[Start of section]

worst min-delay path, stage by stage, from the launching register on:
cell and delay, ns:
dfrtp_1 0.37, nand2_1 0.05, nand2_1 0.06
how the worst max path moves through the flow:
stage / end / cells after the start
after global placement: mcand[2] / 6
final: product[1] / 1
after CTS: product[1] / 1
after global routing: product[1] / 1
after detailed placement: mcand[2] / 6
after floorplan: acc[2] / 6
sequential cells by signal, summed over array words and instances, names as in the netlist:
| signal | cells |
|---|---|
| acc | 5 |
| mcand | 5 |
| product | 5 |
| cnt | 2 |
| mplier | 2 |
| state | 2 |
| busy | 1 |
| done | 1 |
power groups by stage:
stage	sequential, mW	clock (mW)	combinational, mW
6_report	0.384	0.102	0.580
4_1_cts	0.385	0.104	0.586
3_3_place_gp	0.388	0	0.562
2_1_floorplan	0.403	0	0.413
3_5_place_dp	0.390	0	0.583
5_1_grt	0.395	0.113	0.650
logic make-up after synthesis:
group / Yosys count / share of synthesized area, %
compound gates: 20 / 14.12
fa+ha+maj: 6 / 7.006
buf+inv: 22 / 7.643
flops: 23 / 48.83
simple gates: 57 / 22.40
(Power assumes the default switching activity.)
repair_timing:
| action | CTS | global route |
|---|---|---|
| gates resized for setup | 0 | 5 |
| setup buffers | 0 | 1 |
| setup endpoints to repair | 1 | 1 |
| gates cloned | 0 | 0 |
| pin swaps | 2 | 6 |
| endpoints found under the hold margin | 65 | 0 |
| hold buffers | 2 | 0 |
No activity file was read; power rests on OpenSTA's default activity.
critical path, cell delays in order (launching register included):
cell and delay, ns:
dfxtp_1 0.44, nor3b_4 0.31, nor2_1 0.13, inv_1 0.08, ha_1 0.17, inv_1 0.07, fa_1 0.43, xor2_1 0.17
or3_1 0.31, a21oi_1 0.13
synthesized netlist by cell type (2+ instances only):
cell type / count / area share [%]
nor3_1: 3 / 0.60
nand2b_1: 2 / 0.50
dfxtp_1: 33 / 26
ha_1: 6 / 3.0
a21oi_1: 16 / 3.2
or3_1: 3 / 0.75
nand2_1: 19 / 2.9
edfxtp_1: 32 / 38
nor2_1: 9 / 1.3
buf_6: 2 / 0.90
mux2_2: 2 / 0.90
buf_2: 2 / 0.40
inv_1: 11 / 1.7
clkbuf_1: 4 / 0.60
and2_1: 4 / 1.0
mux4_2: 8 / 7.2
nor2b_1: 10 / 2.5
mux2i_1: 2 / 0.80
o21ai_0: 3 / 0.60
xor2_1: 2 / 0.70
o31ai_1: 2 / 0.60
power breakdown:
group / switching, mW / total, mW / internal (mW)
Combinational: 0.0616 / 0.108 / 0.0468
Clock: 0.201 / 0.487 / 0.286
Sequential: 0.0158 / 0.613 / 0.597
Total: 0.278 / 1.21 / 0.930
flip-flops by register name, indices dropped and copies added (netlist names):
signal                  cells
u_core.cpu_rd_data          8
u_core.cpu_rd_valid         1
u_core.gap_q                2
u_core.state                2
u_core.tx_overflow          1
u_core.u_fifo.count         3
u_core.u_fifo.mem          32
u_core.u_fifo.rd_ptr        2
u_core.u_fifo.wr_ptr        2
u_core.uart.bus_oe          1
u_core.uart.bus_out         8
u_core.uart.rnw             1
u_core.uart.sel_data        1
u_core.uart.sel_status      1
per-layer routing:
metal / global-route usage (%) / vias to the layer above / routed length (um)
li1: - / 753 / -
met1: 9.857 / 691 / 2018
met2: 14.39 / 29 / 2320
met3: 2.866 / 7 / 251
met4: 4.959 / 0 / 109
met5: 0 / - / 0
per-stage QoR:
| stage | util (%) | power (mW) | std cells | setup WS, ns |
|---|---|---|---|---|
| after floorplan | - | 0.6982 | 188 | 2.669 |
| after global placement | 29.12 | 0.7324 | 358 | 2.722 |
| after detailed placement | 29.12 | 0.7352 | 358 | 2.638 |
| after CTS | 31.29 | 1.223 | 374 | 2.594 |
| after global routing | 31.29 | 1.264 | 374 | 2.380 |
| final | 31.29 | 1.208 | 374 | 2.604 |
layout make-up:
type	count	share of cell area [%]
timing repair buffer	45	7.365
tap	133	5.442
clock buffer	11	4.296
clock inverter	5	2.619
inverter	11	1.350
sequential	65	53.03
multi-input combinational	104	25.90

[End of section]

EXERCISE DETAILS -
Return exactly the opening lines of the listing above, ending with the line that has "mux4_2: 8 / 7.2".

RESPONSE BOX -
worst min-delay path, stage by stage, from the launching register on:
cell and delay, ns:
dfrtp_1 0.37, nand2_1 0.05, nand2_1 0.06
how the worst max path moves through the flow:
stage / end / cells after the start
after global placement: mcand[2] / 6
final: product[1] / 1
after CTS: product[1] / 1
after global routing: product[1] / 1
after detailed placement: mcand[2] / 6
after floorplan: acc[2] / 6
sequential cells by signal, summed over array words and instances, names as in the netlist:
| signal | cells |
|---|---|
| acc | 5 |
| mcand | 5 |
| product | 5 |
| cnt | 2 |
| mplier | 2 |
| state | 2 |
| busy | 1 |
| done | 1 |
power groups by stage:
stage	sequential, mW	clock (mW)	combinational, mW
6_report	0.384	0.102	0.580
4_1_cts	0.385	0.104	0.586
3_3_place_gp	0.388	0	0.562
2_1_floorplan	0.403	0	0.413
3_5_place_dp	0.390	0	0.583
5_1_grt	0.395	0.113	0.650
logic make-up after synthesis:
group / Yosys count / share of synthesized area, %
compound gates: 20 / 14.12
fa+ha+maj: 6 / 7.006
buf+inv: 22 / 7.643
flops: 23 / 48.83
simple gates: 57 / 22.40
(Power assumes the default switching activity.)
repair_timing:
| action | CTS | global route |
|---|---|---|
| gates resized for setup | 0 | 5 |
| setup buffers | 0 | 1 |
| setup endpoints to repair | 1 | 1 |
| gates cloned | 0 | 0 |
| pin swaps | 2 | 6 |
| endpoints found under the hold margin | 65 | 0 |
| hold buffers | 2 | 0 |
No activity file was read; power rests on OpenSTA's default activity.
critical path, cell delays in order (launching register included):
cell and delay, ns:
dfxtp_1 0.44, nor3b_4 0.31, nor2_1 0.13, inv_1 0.08, ha_1 0.17, inv_1 0.07, fa_1 0.43, xor2_1 0.17
or3_1 0.31, a21oi_1 0.13
synthesized netlist by cell type (2+ instances only):
cell type / count / area share [%]
nor3_1: 3 / 0.60
nand2b_1: 2 / 0.50
dfxtp_1: 33 / 26
ha_1: 6 / 3.0
a21oi_1: 16 / 3.2
or3_1: 3 / 0.75
nand2_1: 19 / 2.9
edfxtp_1: 32 / 38
nor2_1: 9 / 1.3
buf_6: 2 / 0.90
mux2_2: 2 / 0.90
buf_2: 2 / 0.40
inv_1: 11 / 1.7
clkbuf_1: 4 / 0.60
and2_1: 4 / 1.0
mux4_2: 8 / 7.2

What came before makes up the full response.